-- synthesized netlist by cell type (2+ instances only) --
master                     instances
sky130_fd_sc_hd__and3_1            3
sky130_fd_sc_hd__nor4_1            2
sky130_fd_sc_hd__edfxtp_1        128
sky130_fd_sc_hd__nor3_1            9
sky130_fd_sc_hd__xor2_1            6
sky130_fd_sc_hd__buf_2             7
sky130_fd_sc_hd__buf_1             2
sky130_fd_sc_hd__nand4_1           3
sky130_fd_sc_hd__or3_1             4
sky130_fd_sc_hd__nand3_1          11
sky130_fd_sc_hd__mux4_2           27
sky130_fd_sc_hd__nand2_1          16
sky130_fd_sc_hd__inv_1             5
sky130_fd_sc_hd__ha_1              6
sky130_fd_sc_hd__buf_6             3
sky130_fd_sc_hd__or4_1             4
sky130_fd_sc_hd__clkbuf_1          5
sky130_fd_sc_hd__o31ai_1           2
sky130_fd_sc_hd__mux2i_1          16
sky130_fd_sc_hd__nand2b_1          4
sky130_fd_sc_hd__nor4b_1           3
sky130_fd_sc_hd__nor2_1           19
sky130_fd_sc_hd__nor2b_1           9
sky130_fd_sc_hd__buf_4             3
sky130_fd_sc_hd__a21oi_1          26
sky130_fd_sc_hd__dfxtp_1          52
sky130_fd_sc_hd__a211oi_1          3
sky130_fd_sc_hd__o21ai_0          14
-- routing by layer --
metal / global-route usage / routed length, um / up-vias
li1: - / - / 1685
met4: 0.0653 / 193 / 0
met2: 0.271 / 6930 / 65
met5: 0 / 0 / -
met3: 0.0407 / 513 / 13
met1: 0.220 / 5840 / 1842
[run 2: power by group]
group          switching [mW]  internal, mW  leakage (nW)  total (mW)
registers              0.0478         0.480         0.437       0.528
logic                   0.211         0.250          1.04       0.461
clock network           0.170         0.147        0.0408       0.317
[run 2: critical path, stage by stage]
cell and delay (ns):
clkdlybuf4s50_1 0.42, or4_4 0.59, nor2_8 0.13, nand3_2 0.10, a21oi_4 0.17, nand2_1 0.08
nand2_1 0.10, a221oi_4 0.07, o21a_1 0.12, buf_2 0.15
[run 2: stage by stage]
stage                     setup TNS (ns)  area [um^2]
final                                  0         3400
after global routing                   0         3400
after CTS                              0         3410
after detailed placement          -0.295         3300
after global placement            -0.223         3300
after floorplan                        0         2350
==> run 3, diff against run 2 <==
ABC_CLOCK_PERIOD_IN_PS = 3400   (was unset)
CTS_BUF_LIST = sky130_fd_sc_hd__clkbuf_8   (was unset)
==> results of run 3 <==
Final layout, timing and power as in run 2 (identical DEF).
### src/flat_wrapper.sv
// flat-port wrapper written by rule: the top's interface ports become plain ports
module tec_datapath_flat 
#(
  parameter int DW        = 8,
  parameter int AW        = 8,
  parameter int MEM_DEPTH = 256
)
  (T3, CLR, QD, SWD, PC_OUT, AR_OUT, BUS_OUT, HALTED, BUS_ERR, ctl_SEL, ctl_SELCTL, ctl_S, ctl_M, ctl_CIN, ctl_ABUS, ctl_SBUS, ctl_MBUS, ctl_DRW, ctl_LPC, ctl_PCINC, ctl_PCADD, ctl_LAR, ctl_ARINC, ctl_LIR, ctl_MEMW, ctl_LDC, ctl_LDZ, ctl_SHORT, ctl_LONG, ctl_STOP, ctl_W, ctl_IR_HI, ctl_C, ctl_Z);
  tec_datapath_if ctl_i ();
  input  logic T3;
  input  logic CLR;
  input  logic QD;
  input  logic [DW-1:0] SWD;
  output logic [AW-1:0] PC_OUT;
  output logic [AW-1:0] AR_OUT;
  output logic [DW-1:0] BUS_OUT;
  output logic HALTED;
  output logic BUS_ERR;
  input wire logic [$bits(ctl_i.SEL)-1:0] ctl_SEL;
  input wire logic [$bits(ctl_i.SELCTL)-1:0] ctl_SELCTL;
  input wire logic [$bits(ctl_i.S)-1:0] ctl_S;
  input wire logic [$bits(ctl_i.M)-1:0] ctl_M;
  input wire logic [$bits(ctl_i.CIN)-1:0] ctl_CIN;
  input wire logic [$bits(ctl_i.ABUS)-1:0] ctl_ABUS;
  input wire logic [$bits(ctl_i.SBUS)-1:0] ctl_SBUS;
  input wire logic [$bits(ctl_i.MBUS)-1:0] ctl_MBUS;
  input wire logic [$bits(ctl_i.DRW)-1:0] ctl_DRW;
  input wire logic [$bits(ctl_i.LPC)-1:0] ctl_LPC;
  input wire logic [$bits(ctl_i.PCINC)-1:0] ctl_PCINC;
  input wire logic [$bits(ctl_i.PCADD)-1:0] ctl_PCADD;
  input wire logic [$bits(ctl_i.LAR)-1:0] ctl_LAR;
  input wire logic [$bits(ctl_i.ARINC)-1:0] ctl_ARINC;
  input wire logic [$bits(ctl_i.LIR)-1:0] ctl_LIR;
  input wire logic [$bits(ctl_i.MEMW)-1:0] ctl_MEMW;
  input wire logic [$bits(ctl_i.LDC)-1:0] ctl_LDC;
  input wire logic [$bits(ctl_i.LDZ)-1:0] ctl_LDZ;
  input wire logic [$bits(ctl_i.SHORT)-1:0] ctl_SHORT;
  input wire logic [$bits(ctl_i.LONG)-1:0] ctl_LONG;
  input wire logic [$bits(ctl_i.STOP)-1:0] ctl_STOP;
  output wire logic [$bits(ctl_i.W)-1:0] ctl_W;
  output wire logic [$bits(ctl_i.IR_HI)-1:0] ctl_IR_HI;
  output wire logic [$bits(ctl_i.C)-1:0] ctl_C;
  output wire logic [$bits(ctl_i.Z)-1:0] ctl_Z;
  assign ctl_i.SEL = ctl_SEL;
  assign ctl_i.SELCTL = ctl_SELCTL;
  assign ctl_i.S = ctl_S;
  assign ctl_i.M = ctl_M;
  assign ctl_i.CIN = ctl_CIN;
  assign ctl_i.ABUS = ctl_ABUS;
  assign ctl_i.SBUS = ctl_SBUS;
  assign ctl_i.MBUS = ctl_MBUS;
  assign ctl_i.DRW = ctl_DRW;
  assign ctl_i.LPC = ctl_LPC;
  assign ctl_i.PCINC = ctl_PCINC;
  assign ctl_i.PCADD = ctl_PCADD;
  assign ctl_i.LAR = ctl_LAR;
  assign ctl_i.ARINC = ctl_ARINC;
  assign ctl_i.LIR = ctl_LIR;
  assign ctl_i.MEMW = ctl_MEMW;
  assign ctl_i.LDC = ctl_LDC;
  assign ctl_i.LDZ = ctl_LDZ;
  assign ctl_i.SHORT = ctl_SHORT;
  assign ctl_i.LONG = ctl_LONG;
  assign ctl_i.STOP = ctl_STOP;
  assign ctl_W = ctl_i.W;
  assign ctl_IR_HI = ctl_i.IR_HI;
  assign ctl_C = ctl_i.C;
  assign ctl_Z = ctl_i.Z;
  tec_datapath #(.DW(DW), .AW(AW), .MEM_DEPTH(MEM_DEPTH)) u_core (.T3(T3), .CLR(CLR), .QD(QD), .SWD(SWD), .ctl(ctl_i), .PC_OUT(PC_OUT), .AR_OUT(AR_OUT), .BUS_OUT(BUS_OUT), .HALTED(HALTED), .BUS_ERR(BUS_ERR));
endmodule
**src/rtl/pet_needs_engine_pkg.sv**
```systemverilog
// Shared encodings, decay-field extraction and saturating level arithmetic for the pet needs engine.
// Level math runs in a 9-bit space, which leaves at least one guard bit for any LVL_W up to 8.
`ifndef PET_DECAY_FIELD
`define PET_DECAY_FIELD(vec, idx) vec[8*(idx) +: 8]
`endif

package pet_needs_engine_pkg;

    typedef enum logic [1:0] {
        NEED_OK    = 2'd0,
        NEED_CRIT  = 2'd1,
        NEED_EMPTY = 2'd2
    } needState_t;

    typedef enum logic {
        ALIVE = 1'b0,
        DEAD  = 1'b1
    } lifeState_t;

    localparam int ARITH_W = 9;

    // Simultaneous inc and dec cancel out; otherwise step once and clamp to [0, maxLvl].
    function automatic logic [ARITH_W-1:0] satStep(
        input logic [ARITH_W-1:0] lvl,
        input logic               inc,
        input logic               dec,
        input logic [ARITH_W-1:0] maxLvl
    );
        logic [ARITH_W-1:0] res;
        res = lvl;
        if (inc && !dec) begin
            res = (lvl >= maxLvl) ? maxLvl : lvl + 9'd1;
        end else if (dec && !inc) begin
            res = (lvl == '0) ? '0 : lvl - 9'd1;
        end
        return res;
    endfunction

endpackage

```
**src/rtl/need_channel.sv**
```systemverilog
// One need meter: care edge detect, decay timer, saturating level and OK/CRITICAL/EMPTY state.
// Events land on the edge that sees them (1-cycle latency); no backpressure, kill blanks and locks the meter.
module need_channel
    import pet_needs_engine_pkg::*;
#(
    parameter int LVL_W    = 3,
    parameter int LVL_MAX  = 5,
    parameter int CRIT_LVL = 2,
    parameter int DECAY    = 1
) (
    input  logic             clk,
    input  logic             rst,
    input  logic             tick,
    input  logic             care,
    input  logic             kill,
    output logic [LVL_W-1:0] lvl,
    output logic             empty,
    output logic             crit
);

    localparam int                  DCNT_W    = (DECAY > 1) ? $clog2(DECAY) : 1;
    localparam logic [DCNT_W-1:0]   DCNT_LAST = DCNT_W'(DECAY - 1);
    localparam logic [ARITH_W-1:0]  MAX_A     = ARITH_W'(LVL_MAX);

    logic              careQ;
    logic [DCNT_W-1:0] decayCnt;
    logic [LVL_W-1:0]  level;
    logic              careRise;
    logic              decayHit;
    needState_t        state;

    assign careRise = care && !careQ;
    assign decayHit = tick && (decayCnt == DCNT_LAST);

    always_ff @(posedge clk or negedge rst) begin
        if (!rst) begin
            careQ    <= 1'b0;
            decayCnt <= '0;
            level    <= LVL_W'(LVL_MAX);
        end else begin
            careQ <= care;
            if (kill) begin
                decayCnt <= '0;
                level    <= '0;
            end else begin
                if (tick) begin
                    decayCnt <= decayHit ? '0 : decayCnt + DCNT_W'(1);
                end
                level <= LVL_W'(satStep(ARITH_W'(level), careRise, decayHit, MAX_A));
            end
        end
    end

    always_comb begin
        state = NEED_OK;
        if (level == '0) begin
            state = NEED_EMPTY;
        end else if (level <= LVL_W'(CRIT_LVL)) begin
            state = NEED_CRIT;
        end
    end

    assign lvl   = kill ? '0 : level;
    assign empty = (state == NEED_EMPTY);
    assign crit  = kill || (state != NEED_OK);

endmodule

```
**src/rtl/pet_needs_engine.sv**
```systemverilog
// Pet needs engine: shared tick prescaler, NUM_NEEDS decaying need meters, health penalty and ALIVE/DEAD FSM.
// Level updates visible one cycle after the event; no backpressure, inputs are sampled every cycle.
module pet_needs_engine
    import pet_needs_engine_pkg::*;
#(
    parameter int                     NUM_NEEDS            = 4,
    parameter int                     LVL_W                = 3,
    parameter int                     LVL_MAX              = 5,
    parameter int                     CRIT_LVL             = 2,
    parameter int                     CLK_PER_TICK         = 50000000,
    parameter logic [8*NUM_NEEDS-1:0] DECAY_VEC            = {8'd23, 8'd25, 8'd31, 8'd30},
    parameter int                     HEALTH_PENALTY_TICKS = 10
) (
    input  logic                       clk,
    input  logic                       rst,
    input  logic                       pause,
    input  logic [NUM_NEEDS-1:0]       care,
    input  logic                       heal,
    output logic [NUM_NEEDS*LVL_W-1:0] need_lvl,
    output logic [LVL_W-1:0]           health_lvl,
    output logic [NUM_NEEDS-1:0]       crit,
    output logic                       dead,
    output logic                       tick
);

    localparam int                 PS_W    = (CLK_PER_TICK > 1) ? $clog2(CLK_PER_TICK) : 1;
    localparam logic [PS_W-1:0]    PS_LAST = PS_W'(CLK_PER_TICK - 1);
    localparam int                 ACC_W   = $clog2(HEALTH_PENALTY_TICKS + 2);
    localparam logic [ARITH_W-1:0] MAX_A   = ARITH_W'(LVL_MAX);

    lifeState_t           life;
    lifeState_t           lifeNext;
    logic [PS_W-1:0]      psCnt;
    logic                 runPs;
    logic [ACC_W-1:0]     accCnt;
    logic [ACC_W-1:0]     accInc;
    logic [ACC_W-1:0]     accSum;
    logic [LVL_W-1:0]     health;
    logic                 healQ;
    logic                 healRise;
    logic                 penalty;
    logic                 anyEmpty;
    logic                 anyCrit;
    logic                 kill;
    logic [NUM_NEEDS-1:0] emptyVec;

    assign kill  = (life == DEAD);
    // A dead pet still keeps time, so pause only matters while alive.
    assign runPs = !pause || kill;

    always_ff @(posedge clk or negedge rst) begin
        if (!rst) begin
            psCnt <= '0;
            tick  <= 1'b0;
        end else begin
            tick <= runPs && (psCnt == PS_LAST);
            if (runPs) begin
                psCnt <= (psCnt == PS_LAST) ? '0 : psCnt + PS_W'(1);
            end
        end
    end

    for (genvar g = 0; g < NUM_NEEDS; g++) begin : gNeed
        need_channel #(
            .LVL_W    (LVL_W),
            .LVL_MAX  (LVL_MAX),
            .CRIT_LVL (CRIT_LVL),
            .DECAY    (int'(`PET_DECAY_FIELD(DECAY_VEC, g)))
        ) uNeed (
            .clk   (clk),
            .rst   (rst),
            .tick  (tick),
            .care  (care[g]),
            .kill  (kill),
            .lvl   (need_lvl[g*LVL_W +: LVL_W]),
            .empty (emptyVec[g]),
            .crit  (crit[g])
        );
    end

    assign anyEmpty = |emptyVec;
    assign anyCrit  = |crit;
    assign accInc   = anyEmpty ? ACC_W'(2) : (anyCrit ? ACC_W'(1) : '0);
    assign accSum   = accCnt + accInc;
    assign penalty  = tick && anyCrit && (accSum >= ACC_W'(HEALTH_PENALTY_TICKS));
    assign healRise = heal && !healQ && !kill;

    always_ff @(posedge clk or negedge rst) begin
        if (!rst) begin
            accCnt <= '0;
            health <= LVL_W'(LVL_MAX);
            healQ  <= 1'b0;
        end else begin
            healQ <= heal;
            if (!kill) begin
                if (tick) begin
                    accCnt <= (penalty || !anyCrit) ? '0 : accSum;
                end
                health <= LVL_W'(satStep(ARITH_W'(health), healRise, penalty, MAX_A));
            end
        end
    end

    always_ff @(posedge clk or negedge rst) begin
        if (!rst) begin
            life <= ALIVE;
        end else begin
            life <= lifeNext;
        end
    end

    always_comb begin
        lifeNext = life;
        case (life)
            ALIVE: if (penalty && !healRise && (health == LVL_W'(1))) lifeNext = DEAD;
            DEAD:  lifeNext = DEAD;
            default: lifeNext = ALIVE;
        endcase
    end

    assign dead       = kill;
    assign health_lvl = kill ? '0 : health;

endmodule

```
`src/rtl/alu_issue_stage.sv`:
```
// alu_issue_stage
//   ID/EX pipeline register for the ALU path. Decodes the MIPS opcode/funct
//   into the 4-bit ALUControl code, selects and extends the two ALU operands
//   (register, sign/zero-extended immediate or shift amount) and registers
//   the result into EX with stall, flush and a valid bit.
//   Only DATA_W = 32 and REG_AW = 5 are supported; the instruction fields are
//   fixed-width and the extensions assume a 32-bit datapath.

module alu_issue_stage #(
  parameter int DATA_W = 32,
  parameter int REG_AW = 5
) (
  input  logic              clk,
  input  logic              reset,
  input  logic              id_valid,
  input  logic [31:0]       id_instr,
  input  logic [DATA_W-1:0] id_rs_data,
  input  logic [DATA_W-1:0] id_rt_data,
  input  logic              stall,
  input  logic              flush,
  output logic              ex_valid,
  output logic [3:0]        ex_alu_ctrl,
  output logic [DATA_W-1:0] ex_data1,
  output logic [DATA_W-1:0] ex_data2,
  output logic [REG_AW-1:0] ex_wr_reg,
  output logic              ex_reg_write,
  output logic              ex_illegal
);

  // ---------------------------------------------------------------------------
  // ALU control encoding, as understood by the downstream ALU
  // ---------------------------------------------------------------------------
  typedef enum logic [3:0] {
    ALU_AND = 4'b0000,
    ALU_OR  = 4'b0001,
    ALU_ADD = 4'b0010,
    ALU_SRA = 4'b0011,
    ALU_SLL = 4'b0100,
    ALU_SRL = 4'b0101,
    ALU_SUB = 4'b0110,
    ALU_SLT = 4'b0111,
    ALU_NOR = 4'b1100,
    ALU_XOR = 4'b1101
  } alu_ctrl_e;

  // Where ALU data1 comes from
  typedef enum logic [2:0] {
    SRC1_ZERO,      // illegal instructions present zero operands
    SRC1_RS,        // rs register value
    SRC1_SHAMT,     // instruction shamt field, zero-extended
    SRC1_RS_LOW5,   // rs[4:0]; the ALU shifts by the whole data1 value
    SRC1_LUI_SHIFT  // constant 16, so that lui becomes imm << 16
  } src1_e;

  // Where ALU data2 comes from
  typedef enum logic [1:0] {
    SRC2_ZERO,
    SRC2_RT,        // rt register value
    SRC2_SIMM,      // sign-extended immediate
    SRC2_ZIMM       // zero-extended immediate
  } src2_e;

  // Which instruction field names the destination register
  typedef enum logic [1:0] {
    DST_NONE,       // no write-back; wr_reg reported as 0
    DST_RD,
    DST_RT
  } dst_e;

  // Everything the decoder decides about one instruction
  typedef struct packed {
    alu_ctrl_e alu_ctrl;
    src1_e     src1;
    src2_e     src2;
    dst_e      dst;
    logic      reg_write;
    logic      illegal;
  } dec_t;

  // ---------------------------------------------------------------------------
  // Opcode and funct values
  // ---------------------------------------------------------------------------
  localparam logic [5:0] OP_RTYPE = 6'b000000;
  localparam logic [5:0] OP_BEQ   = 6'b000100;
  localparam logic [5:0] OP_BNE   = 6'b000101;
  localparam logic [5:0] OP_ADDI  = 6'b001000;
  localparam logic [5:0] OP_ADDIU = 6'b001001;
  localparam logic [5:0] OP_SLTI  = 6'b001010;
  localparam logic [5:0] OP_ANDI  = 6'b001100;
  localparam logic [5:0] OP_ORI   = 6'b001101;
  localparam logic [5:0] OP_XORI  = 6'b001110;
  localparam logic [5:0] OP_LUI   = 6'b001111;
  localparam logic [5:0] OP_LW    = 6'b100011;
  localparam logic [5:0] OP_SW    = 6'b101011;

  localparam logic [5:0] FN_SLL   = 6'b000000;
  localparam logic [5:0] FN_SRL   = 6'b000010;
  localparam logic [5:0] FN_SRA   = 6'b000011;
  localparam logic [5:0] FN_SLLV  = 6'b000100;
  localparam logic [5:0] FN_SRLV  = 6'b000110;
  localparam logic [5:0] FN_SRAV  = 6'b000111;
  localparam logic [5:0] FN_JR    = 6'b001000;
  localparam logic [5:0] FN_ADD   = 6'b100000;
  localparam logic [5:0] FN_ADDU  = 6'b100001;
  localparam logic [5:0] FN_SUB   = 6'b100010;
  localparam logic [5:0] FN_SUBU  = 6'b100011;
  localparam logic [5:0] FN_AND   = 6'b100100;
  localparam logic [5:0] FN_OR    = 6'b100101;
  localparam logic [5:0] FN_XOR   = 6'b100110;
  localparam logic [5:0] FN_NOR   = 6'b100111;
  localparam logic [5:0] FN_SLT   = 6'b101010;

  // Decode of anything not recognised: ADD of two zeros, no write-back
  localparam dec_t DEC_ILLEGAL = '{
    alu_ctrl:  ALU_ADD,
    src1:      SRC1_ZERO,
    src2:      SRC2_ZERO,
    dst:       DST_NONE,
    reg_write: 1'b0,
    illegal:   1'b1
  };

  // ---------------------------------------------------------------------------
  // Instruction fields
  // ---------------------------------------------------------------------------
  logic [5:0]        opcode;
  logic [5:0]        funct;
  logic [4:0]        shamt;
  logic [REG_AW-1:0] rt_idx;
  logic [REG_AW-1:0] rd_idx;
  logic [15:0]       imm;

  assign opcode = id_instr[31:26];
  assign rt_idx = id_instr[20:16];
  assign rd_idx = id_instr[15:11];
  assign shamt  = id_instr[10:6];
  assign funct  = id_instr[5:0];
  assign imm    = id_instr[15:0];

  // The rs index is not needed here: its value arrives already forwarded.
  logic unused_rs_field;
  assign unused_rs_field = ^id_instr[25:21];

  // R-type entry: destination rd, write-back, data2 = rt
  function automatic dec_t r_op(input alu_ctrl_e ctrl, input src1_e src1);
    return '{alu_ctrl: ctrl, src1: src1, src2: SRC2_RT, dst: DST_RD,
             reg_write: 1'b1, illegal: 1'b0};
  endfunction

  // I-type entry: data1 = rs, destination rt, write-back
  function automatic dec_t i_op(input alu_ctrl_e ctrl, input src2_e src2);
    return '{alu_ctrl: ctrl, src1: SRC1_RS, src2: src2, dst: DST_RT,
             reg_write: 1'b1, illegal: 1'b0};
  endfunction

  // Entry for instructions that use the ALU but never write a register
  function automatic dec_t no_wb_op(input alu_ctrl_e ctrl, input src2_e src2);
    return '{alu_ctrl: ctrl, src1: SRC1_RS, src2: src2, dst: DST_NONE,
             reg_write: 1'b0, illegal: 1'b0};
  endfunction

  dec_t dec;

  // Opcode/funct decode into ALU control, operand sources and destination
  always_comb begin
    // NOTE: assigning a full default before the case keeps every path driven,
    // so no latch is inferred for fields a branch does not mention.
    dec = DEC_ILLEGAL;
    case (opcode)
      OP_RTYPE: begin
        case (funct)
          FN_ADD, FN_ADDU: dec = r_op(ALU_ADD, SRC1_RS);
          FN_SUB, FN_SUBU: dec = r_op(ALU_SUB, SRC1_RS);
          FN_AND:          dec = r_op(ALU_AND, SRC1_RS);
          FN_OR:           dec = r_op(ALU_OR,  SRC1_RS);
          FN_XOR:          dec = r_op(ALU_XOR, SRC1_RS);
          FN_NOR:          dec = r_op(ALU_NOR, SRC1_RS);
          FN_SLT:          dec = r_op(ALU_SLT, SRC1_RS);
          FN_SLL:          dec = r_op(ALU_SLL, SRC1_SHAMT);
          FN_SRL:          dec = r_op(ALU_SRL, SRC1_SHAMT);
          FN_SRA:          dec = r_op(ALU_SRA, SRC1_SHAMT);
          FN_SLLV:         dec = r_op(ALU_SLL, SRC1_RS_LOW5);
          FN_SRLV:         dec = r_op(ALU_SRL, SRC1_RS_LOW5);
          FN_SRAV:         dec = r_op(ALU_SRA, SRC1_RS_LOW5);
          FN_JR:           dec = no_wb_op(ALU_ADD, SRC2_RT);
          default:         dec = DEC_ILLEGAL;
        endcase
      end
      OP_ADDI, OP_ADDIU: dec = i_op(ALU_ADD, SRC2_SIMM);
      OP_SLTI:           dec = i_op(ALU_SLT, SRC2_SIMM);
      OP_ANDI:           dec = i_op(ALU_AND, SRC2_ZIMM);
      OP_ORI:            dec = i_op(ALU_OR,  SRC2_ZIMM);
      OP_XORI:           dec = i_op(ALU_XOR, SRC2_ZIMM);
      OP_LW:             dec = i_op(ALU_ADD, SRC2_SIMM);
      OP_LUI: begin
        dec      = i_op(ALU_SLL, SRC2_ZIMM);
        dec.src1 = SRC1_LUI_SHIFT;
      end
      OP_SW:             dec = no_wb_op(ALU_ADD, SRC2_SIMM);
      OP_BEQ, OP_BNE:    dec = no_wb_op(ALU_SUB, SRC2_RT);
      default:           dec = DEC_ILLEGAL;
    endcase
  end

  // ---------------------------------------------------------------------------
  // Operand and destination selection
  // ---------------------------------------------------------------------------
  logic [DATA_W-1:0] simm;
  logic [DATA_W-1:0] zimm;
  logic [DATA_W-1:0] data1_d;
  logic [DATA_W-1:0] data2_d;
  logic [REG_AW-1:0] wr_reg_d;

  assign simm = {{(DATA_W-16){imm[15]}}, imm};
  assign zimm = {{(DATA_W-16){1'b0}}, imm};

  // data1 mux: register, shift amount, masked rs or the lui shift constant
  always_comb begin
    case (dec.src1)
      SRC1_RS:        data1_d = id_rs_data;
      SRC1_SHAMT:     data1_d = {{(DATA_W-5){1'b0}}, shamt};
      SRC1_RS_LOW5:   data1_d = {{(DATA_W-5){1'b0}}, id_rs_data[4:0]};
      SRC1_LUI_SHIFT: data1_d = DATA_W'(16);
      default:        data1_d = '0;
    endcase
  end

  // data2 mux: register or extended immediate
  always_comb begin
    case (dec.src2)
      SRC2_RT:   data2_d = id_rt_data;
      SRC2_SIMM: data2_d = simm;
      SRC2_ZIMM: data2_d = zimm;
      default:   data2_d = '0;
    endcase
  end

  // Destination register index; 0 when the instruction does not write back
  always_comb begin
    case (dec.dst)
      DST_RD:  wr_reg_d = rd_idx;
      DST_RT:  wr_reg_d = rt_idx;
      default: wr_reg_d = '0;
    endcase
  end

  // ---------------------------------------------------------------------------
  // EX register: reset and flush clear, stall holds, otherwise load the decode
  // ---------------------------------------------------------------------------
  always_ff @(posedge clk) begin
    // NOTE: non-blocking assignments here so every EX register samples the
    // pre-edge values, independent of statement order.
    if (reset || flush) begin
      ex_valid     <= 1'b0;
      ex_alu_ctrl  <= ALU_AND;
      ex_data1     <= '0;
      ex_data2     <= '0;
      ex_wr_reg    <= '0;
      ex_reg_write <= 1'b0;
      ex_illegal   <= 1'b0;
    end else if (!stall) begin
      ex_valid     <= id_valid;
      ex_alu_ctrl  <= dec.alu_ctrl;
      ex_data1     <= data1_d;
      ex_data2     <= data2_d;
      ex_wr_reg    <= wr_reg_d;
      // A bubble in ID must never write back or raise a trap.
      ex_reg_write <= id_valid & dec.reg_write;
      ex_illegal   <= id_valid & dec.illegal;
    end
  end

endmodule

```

WORK INSTRUCTIONS: Beginning at the line above that contains "[run 2: critical path, stage by stage]", return each line exactly through the line that contains "results of run", and no others.

SOLUTION FOR THIS EXERCISE:
[run 2: critical path, stage by stage]
cell and delay (ns):
clkdlybuf4s50_1 0.42, or4_4 0.59, nor2_8 0.13, nand3_2 0.10, a21oi_4 0.17, nand2_1 0.08
nand2_1 0.10, a221oi_4 0.07, o21a_1 0.12, buf_2 0.15
[run 2: stage by stage]
stage                     setup TNS (ns)  area [um^2]
final                                  0         3400
after global routing                   0         3400
after CTS                              0         3410
after detailed placement          -0.295         3300
after global placement            -0.223         3300
after floorplan                        0         2350
==> run 3, diff against run 2 <==
ABC_CLOCK_PERIOD_IN_PS = 3400   (was unset)
CTS_BUF_LIST = sky130_fd_sc_hd__clkbuf_8   (was unset)
==> results of run 3 <==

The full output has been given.